[Stored data entries]
######
## src/mcm_pkg.sv

```systemverilog
// Shared types and constants for the matrix chain minimum cost block.
`default_nettype none
package mcm_pkg;

	localparam int DIM_FIELD_BITS = 16;
	localparam int COST_BITS = 52;
	localparam logic [COST_BITS-1:0] COST_MAX = {COST_BITS{1'b1}};

	typedef struct packed {
		logic [DIM_FIELD_BITS-1:0] dimension;
		logic                      last;
	} dim_word_t;

	typedef struct packed {
		logic [COST_BITS-1:0] min_cost;
		logic                 status;
	} res_word_t;

	// Controls from the sequencer to the shared step unit.
	typedef struct packed {
		logic load_di;    // latch d[i-1] from the dimension read port
		logic load_dij;   // multiply d[i-1] by d[j]
		logic mult_k;     // multiply d[i-1]*d[j] by d[k], add the two sub-costs
		logic compare;    // add the product, keep the smaller of candidate and best
		logic init_best;  // start an interval at the saturation value
		logic zero_best;  // short chain: cost is zero
		logic left_diag;  // left sub-chain is a single matrix
		logic right_diag; // right sub-chain is a single matrix
	} step_ctrl_t;

endpackage
`default_nettype wire

```

## src/mcm_step_unit.sv

```systemverilog
// Shared multiply, add and compare unit that evaluates one split point at a time.
`default_nettype none
module mcm_step_unit #(
	parameter int DIM_BITS = 16
) (
	input  wire logic                          clk,
	input  wire mcm_pkg::step_ctrl_t           ctrl,
	input  wire logic [DIM_BITS-1:0]           dim_rdata,
	input  wire logic [mcm_pkg::COST_BITS-1:0] cost_a,
	input  wire logic [mcm_pkg::COST_BITS-1:0] cost_b,
	output logic      [mcm_pkg::COST_BITS-1:0] best
);

	localparam int PW = 3 * DIM_BITS;
	localparam int CB = mcm_pkg::COST_BITS;

	logic [DIM_BITS-1:0]   di_q;
	logic [2*DIM_BITS-1:0] dij_q;
	logic [PW-1:0]         prod_q;
	logic [CB:0]           csum_q;
	logic [CB-1:0]         best_q;

	logic [2*DIM_BITS-1:0] mul_a;
	logic [PW-1:0]         mul_p;
	logic [CB-1:0]         left_cost;
	logic [CB-1:0]         right_cost;
	logic [CB:0]           csum;
	logic [CB+1:0]         cand;
	logic                  take;

	// One multiplier serves both d[i-1]*d[j] and (d[i-1]*d[j])*d[k].
	assign mul_a = ctrl.load_dij ? {{DIM_BITS{1'b0}}, di_q} : dij_q;
	assign mul_p = mul_a * dim_rdata;

	assign left_cost  = ctrl.left_diag ? '0 : cost_a;
	assign right_cost = ctrl.right_diag ? '0 : cost_b;
	assign csum       = {1'b0, left_cost} + {1'b0, right_cost};

	assign cand = {1'b0, csum_q} + (CB + 2)'(prod_q);
	assign take = cand < {2'b00, best_q};

	always_ff @(posedge clk) begin
		if (ctrl.load_di) begin
			di_q <= dim_rdata;
		end
		if (ctrl.load_dij) begin
			dij_q <= mul_p[2*DIM_BITS-1:0];
		end
		if (ctrl.mult_k) begin
			prod_q <= mul_p;
			csum_q <= csum;
		end
		if (ctrl.zero_best) begin
			best_q <= '0;
		end else if (ctrl.init_best) begin
			best_q <= mcm_pkg::COST_MAX;
		end else if (ctrl.compare && take) begin
			best_q <= cand[CB-1:0];
		end
	end

	assign best = best_q;

endmodule
`default_nettype wire

```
######
Retype each record in full, please.

## src/mcm_pkg.sv

```systemverilog
// Shared types and constants for the matrix chain minimum cost block.
`default_nettype none
package mcm_pkg;

	localparam int DIM_FIELD_BITS = 16;
	localparam int COST_BITS = 52;
	localparam logic [COST_BITS-1:0] COST_MAX = {COST_BITS{1'b1}};

	typedef struct packed {
		logic [DIM_FIELD_BITS-1:0] dimension;
		logic                      last;
	} dim_word_t;

	typedef struct packed {
		logic [COST_BITS-1:0] min_cost;
		logic                 status;
	} res_word_t;

	// Controls from the sequencer to the shared step unit.
	typedef struct packed {
		logic load_di;    // latch d[i-1] from the dimension read port
		logic load_dij;   // multiply d[i-1] by d[j]
		logic mult_k;     // multiply d[i-1]*d[j] by d[k], add the two sub-costs
		logic compare;    // add the product, keep the smaller of candidate and best
		logic init_best;  // start an interval at the saturation value
		logic zero_best;  // short chain: cost is zero
		logic left_diag;  // left sub-chain is a single matrix
		logic right_diag; // right sub-chain is a single matrix
	} step_ctrl_t;

endpackage
`default_nettype wire

```

## src/mcm_step_unit.sv

```systemverilog
// Shared multiply, add and compare unit that evaluates one split point at a time.
`default_nettype none
module mcm_step_unit #(
	parameter int DIM_BITS = 16
) (
	input  wire logic                          clk,
	input  wire mcm_pkg::step_ctrl_t           ctrl,
	input  wire logic [DIM_BITS-1:0]           dim_rdata,
	input  wire logic [mcm_pkg::COST_BITS-1:0] cost_a,
	input  wire logic [mcm_pkg::COST_BITS-1:0] cost_b,
	output logic      [mcm_pkg::COST_BITS-1:0] best
);

	localparam int PW = 3 * DIM_BITS;
	localparam int CB = mcm_pkg::COST_BITS;

	logic [DIM_BITS-1:0]   di_q;
	logic [2*DIM_BITS-1:0] dij_q;
	logic [PW-1:0]         prod_q;
	logic [CB:0]           csum_q;
	logic [CB-1:0]         best_q;

	logic [2*DIM_BITS-1:0] mul_a;
	logic [PW-1:0]         mul_p;
	logic [CB-1:0]         left_cost;
	logic [CB-1:0]         right_cost;
	logic [CB:0]           csum;
	logic [CB+1:0]         cand;
	logic                  take;

	// One multiplier serves both d[i-1]*d[j] and (d[i-1]*d[j])*d[k].
	assign mul_a = ctrl.load_dij ? {{DIM_BITS{1'b0}}, di_q} : dij_q;
	assign mul_p = mul_a * dim_rdata;

	assign left_cost  = ctrl.left_diag ? '0 : cost_a;
	assign right_cost = ctrl.right_diag ? '0 : cost_b;
	assign csum       = {1'b0, left_cost} + {1'b0, right_cost};

	assign cand = {1'b0, csum_q} + (CB + 2)'(prod_q);
	assign take = cand < {2'b00, best_q};

	always_ff @(posedge clk) begin
		if (ctrl.load_di) begin
			di_q <= dim_rdata;
		end
		if (ctrl.load_dij) begin
			dij_q <= mul_p[2*DIM_BITS-1:0];
		end
		if (ctrl.mult_k) begin
			prod_q <= mul_p;
			csum_q <= csum;
		end
		if (ctrl.zero_best) begin
			best_q <= '0;
		end else if (ctrl.init_best) begin
			best_q <= mcm_pkg::COST_MAX;
		end else if (ctrl.compare && take) begin
			best_q <= cand[CB-1:0];
		end
	end

	assign best = best_q;

endmodule
`default_nettype wire

```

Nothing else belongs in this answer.